Splitting large datasets to increase efficiency

I have some massive datasets (> 1mill rows).
In order to run them more quickly I thought of using the brm_multiple() function to run subsets of the data then just average everything together.

It looks like each subset is running nicely and the combined coefficients are almost spot on with the model run as a single dataset.
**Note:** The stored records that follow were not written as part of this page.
==> src/design/slfs_pkg.sv <==
// shared types and constants for the serpentine led frame store
// used by slfs_scale and serpentine_led_frame_store; no dependencies
package slfs_pkg;

    localparam int DEF_GRID_ROWS = 5;
    localparam int DEF_GRID_COLS = 5;

    localparam int COLOR_W = 24;
    localparam int CHAN_W  = 8;
    localparam int BRIGHT_W = 7;
    localparam int INDEX_W = 6;

    localparam logic [BRIGHT_W-1:0] BRIGHT_RESET = 7'd100;

    // floor(p / 100) == (p * 5243) >> 19 for every p up to 255 * 127
    localparam int PROD_W      = CHAN_W + BRIGHT_W;
    localparam int RECIP_W     = 13;
    localparam int MUL_W       = PROD_W + RECIP_W;
    localparam logic [RECIP_W-1:0] RECIP = 13'd5243;
    localparam int RECIP_SHIFT = 19;

    localparam logic [1:0] OP_WRITE = 2'd0;
    localparam logic [1:0] OP_READ  = 2'd1;
    localparam logic [1:0] OP_SHOW  = 2'd2;

    localparam logic KIND_READ = 1'b0;
    localparam logic KIND_SHOW = 1'b1;

    typedef struct packed {
        logic              start;
        logic [CHAN_W-1:0] chan;
    } scl_req_t;

endpackage

==> src/design/slfs_ram.sv <==
// generic single-write, single-read ram with registered read data
// no dependencies
module slfs_ram #(
    parameter int WIDTH = 24,
    parameter int DEPTH = 25
) (
    input  logic                                        clk,
    input  logic                                        wr_en,
    input  logic [((DEPTH > 1) ? $clog2(DEPTH) : 1)-1:0] wr_addr,
    input  logic [WIDTH-1:0]                            wr_data,
    input  logic [((DEPTH > 1) ? $clog2(DEPTH) : 1)-1:0] rd_addr,
    output logic [WIDTH-1:0]                            rd_data
);

    logic [WIDTH-1:0] mem [DEPTH];

    always_ff @(posedge clk)
    begin
        if (wr_en)
        begin
            mem[wr_addr] <= wr_data;
        end
        rd_data <= mem[rd_addr];
    end

endmodule

==> src/design/slfs_scale.sv <==
// shared brightness scaling unit: floor(chan * bright / 100), saturated to 255
// one multiplier used twice per channel; depends on slfs_pkg
module slfs_scale (
    input  logic                              clk,
    input  logic                              rst_n,
    input  slfs_pkg::scl_req_t                req,
    input  logic [slfs_pkg::BRIGHT_W-1:0]     bright,
    output logic                              done,
    output logic [slfs_pkg::CHAN_W-1:0]       result
);
    import slfs_pkg::*;

    localparam logic [1:0] P_IDLE = 2'd0;
    localparam logic [1:0] P_DIV  = 2'd1;
    localparam logic [1:0] P_OUT  = 2'd2;

    logic [1:0]         phase_reg;
    logic [1:0]         phase_next;
    logic [MUL_W-1:0]   mul_reg;
    logic [MUL_W-1:0]   mul_next;
    logic [PROD_W-1:0]  op_a;
    logic [RECIP_W-1:0] op_b;
    logic [8:0]         quot;
    logic               load;

    assign load = req.start && ((phase_reg == P_IDLE) || (phase_reg == P_OUT));

    // first pass forms chan * bright, second pass multiplies by the reciprocal
    always_comb
    begin
        if (phase_reg == P_DIV)
        begin
            op_a = mul_reg[PROD_W-1:0];
            op_b = RECIP;
        end
        else
        begin
            op_a = PROD_W'(req.chan);
            op_b = RECIP_W'(bright);
        end
        mul_next = MUL_W'(op_a) * MUL_W'(op_b);
    end

    always_comb
    begin
        phase_next = phase_reg;
        case (phase_reg)
            P_IDLE:  phase_next = load ? P_DIV : P_IDLE;
            P_DIV:   phase_next = P_OUT;
            P_OUT:   phase_next = load ? P_DIV : P_IDLE;
            default: phase_next = P_IDLE;
        endcase
    end

    always_ff @(posedge clk or negedge rst_n)
    begin
        if (!rst_n)
        begin
            phase_reg <= P_IDLE;
        end
        else
        begin
            phase_reg <= phase_next;
        end
    end

    always_ff @(posedge clk)
    begin
        if (load || (phase_reg == P_DIV))
        begin
            mul_reg <= mul_next;
        end
    end

    assign quot   = mul_reg[RECIP_SHIFT+8:RECIP_SHIFT];
    assign done   = (phase_reg == P_OUT);
    assign result = quot[8] ? {CHAN_W{1'b1}} : quot[CHAN_W-1:0];

endmodule

==> src/design/serpentine_led_frame_store.sv <==
// Frame store for a serpentine-wired RGB LED grid with global brightness on show.
// A write is taken while idle and leaves busy low. An in-range read keeps busy high
// through the S_READ state after the transfer, and its result is registered from it.
// A show with nothing to emit leaves busy low; otherwise busy stays high while each
// LED steps through S_FETCH, S_LOAD, S_RED, S_GRN and S_BLU, paced by the registered
// frame-store read and the one shared scaling multiplier, which runs two passes for
// each of three channels. Results strobe on result_valid for one cycle each and
// cannot be stalled; the frame store reads as black until an LED is written.
// depends on slfs_pkg, slfs_ram and slfs_scale
module serpentine_led_frame_store #(
    parameter int GRID_ROWS = slfs_pkg::DEF_GRID_ROWS,
    parameter int GRID_COLS = slfs_pkg::DEF_GRID_COLS
) (
    input  logic                             clk,
    input  logic                             rst_n,
    input  logic                             start,
    output logic                             busy,
    input  logic [1:0]                       opcode,
    input  logic [2:0]                       row,
    input  logic [2:0]                       col,
    input  logic [slfs_pkg::COLOR_W-1:0]     color,
    input  logic                             force_req,
    input  logic                             bright_we,
    input  logic [slfs_pkg::BRIGHT_W-1:0]    bright_data,
    output logic                             result_valid,
    output logic                             result_kind,
    output logic [slfs_pkg::INDEX_W-1:0]     pixel_index,
    output logic [slfs_pkg::CHAN_W-1:0]      red,
    output logic [slfs_pkg::CHAN_W-1:0]      green,
    output logic [slfs_pkg::CHAN_W-1:0]      blue,
    output logic                             last
);
    import slfs_pkg::*;

    localparam int LED_COUNT = GRID_ROWS * GRID_COLS;
    localparam int ADDR_W    = (LED_COUNT > 1) ? $clog2(LED_COUNT) : 1;
    localparam logic [ADDR_W-1:0] LAST_IDX = ADDR_W'(LED_COUNT - 1);
    localparam logic [6:0] COLS7 = 7'(GRID_COLS);

    localparam logic [2:0] S_IDLE  = 3'd0;
    localparam logic [2:0] S_READ  = 3'd1;
    localparam logic [2:0] S_FETCH = 3'd2;
    localparam logic [2:0] S_LOAD  = 3'd3;
    localparam logic [2:0] S_RED   = 3'd4;
    localparam logic [2:0] S_GRN   = 3'd5;
    localparam logic [2:0] S_BLU   = 3'd6;

    logic [2:0]           state_reg;
    logic [2:0]           state_next;
    logic [ADDR_W-1:0]    idx_reg;
    logic [ADDR_W-1:0]    idx_next;
    logic [COLOR_W-1:0]   pix_reg;
    logic [COLOR_W-1:0]   pix_next;
    logic [CHAN_W-1:0]    red_reg;
    logic [CHAN_W-1:0]    red_next;
    logic [CHAN_W-1:0]    grn_reg;
    logic [CHAN_W-1:0]    grn_next;
    logic                 dirty_reg;
    logic                 dirty_next;
    logic [BRIGHT_W-1:0]  bright_reg;
    logic [LED_COUNT-1:0] valid_reg;
    logic [LED_COUNT-1:0] valid_next;

    logic                 strobe_reg;
    logic                 strobe_next;
    logic                 last_reg;
    logic                 last_next;
    logic                 kind_reg;
    logic                 kind_next;
    logic [INDEX_W-1:0]   index_reg;
    logic [INDEX_W-1:0]   index_next;
    logic [CHAN_W-1:0]    ored_reg;
    logic [CHAN_W-1:0]    ored_next;
    logic [CHAN_W-1:0]    ogrn_reg;
    logic [CHAN_W-1:0]    ogrn_next;
    logic [CHAN_W-1:0]    oblu_reg;
    logic [CHAN_W-1:0]    oblu_next;

    logic                 accept;
    logic                 in_range;
    logic [6:0]           pos7;
    logic [ADDR_W-1:0]    pos_addr;
    logic                 ram_we;
    logic [ADDR_W-1:0]    ram_rd_addr;
    logic [COLOR_W-1:0]   ram_rd_data;
    logic [COLOR_W-1:0]   stored;
    scl_req_t             scl_req;
    logic                 scl_done;
    logic [CHAN_W-1:0]    scl_result;

    assign busy   = (state_reg != S_IDLE);
    assign accept = start && !busy;

    // odd rows run right to left along the chain
    assign in_range = ({1'b0, row} < 4'(GRID_ROWS)) && ({1'b0, col} < 4'(GRID_COLS));
    always_comb
    begin
        if (row[0])
        begin
            pos7 = ({4'b0, row} + 7'd1) * COLS7 - {4'b0, col} - 7'd1;
        end
        else
        begin
            pos7 = {4'b0, row} * COLS7 + {4'b0, col};
        end
    end
    assign pos_addr = pos7[ADDR_W-1:0];

    assign ram_we      = accept && (opcode == OP_WRITE) && in_range;
    assign ram_rd_addr = (state_reg == S_IDLE) ? pos_addr : idx_reg;

    slfs_ram #(
        .WIDTH (COLOR_W),
        .DEPTH (LED_COUNT)
    ) u_ram (
        .clk     (clk),
        .wr_en   (ram_we),
        .wr_addr (pos_addr),
        .wr_data (color),
        .rd_addr (ram_rd_addr),
        .rd_data (ram_rd_data)
    );

    // an LED never written reads as black
    assign stored = valid_reg[idx_reg] ? ram_rd_data : '0;

    slfs_scale u_scale (
        .clk    (clk),
        .rst_n  (rst_n),
        .req    (scl_req),
        .bright (bright_reg),
        .done   (scl_done),
        .result (scl_result)
    );

    always_comb
    begin
        state_next  = state_reg;
        idx_next    = idx_reg;
        pix_next    = pix_reg;
        red_next    = red_reg;
        grn_next    = grn_reg;
        dirty_next  = dirty_reg;
        valid_next  = valid_reg;
        strobe_next = 1'b0;
        last_next   = 1'b0;
        kind_next   = kind_reg;
        index_next  = index_reg;
        ored_next   = ored_reg;
        ogrn_next   = ogrn_reg;
        oblu_next   = oblu_reg;
        scl_req     = '0;

        case (state_reg)
            S_IDLE:
            begin
                if (accept)
                begin
                    case (opcode)
                        OP_WRITE:
                        begin
                            if (in_range)
                            begin
                                valid_next[pos_addr] = 1'b1;
                                dirty_next           = 1'b1;
                            end
                        end
                        OP_READ:
                        begin
                            if (in_range)
                            begin
                                idx_next   = pos_addr;
                                state_next = S_READ;
                            end
                        end
                        OP_SHOW:
                        begin
                            dirty_next = 1'b0;
                            if (force_req || dirty_reg)
                            begin
                                idx_next   = '0;
                                state_next = S_FETCH;
                            end
                        end
                        default:
                        begin
                            state_next = S_IDLE;
                        end
                    endcase
                end
            end
            S_READ:
            begin
                strobe_next = 1'b1;
                last_next   = 1'b1;
                kind_next   = KIND_READ;
                index_next  = INDEX_W'(idx_reg);
                ored_next   = stored[23:16];
                ogrn_next   = stored[15:8];
                oblu_next   = stored[7:0];
                state_next  = S_IDLE;
            end
            S_FETCH:
            begin
                state_next = S_LOAD;
            end
            S_LOAD:
            begin
                pix_next      = stored;
                scl_req.start = 1'b1;
                scl_req.chan  = stored[23:16];
                state_next    = S_RED;
            end
            S_RED:
            begin
                if (scl_done)
                begin
                    red_next      = scl_result;
                    scl_req.start = 1'b1;
                    scl_req.chan  = pix_reg[15:8];
                    state_next    = S_GRN;
                end
            end
            S_GRN:
            begin
                if (scl_done)
                begin
                    grn_next      = scl_result;
                    scl_req.start = 1'b1;
                    scl_req.chan  = pix_reg[7:0];
                    state_next    = S_BLU;
                end
            end
            S_BLU:
            begin
                if (scl_done)
                begin
                    strobe_next = 1'b1;
                    last_next   = (idx_reg == LAST_IDX);
                    kind_next   = KIND_SHOW;
                    index_next  = INDEX_W'(idx_reg);
                    ored_next   = red_reg;
                    ogrn_next   = grn_reg;
                    oblu_next   = scl_result;
                    if (idx_reg == LAST_IDX)
                    begin
                        state_next = S_IDLE;
                    end
                    else
                    begin
                        idx_next   = ADDR_W'(idx_reg + 1'b1);
                        state_next = S_FETCH;
                    end
                end
            end
            default:
            begin
                state_next = S_IDLE;
            end
        endcase
    end

    always_ff @(posedge clk or negedge rst_n)
    begin
        if (!rst_n)
        begin
            state_reg  <= S_IDLE;
            dirty_reg  <= 1'b0;
            bright_reg <= BRIGHT_RESET;
            valid_reg  <= '0;
            strobe_reg <= 1'b0;
            last_reg   <= 1'b0;
        end
        else
        begin
            state_reg  <= state_next;
            dirty_reg  <= dirty_next;
            valid_reg  <= valid_next;
            strobe_reg <= strobe_next;
            last_reg   <= last_next;
            if (bright_we)
            begin
                bright_reg <= bright_data;
            end
        end
    end

    always_ff @(posedge clk)
    begin
        idx_reg   <= idx_next;
        pix_reg   <= pix_next;
        red_reg   <= red_next;
        grn_reg   <= grn_next;
        kind_reg  <= kind_next;
        index_reg <= index_next;
        ored_reg  <= ored_next;
        ogrn_reg  <= ogrn_next;
        oblu_reg  <= oblu_next;
    end

    assign result_valid = strobe_reg;
    assign result_kind  = kind_reg;
    assign pixel_index  = index_reg;
    assign red          = ored_reg;
    assign green        = ogrn_reg;
    assign blue         = oblu_reg;
    assign last         = last_reg;

`ifndef ASSERT_OFF
    a_last_needs_strobe: assert property (@(posedge clk) disable iff (!rst_n)
        last |-> result_valid)
        else $error("last without a result transfer");

    a_read_single: assert property (@(posedge clk) disable iff (!rst_n)
        (result_valid && (result_kind == KIND_READ)) |-> last)
        else $error("read result not marked last");

    a_show_clears_dirty: assert property (@(posedge clk) disable iff (!rst_n)
        (accept && (opcode == OP_SHOW)) |=> !dirty_reg)
        else $error("dirty flag survived a show");

    a_scale_idle: assert property (@(posedge clk) disable iff (!rst_n)
        (state_reg == S_IDLE) |-> !scl_done)
        else $error("scaling unit finished while sequencer idle");

    a_emit_ends_busy: assert property (@(posedge clk) disable iff (!rst_n)
        (result_valid && last) |-> !busy)
        else $error("block still busy after final result");
`endif

endmodule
However, it reports that it has not converged and the effective sample is incredibly low.

library(brms)

# Simulate data
df <- data.frame(
  outcome = c(rep(0, 5000), rep(1, 5000)),
  predictor = c(rnorm(5000, 5, 5), rnorm(5000, 10, 5)),
  df_subset = sample(1:5, 10000, replace=TRUE)
)

# Run model with single dataset
test.all <- brm(outcome ~ predictor,
                         family = bernoulli(),
                         cores = 3,
                         chains = 3,
                         data = df)

image

# Split dataset based on subset indicator (five groups)
df_split <- split(df, f = df$df_subset)

# Run each subset without combining to check it is performing correctly
test.multiple <- brm_multiple(outcome ~ predictor,
                              family = bernoulli(),
                              cores = 3,
                              chains = 3,
                              data = df_split,
                              combine = FALSE)

Trust me these were in a similar ball-park as above.
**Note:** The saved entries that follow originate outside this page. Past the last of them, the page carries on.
[src/rtl/core/sba_pkg.sv]
// Shared constants for the sprite batch assembler: command and record codes,
// register indexes and reset values. No dependencies.
package sba_pkg;

   localparam int MAX_SLOTS_DEFAULT          = 32;
   localparam int COLOUR_STACK_DEPTH_DEFAULT = 8;

   // Command codes
   localparam logic [2:0] CMD_BEGIN = 3'd0;
   localparam logic [2:0] CMD_DRAW  = 3'd1;
   localparam logic [2:0] CMD_END   = 3'd2;
   localparam logic [2:0] CMD_PUSH  = 3'd3;
   localparam logic [2:0] CMD_POP   = 3'd4;

   // Result record kinds
   localparam logic [1:0] KIND_VERTEX = 2'd0;
   localparam logic [1:0] KIND_BIND   = 2'd1;
   localparam logic [1:0] KIND_DRAW   = 2'd2;

   // Register indexes
   localparam logic CSR_MAX_QUADS  = 1'b0;
   localparam logic CSR_SLOT_LIMIT = 1'b1;

   localparam logic [15:0] MAX_QUADS_RESET  = 16'd20000;
   localparam logic [5:0]  SLOT_LIMIT_RESET = 6'd10;
   localparam logic [5:0]  SLOT_LIMIT_FLOOR = 6'd2;
   localparam logic [31:0] WHITE_COLOUR     = 32'hFFFF_FFFF;
   localparam logic [15:0] BLANK_TEXTURE    = 16'h0000;

endpackage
# Combine to have a single model fit
test.multiple.combine <- brm_multiple(outcome ~ predictor,
                                    family = bernoulli(),
                                    cores = 3,
                                    chains = 3,
                                    data = df_split)
* brms Version: 2.7

image

So it seems to work okay but just looks a little weird.

If anyone has played around with a similar approach or can lend advice then I look forward to hearing it.

See the details section of ?brm_multiple or vignette(“brms_missings”) for explanation.

1 Like

Well… I’m an idiot - Thanks heaps I completely overlooked that.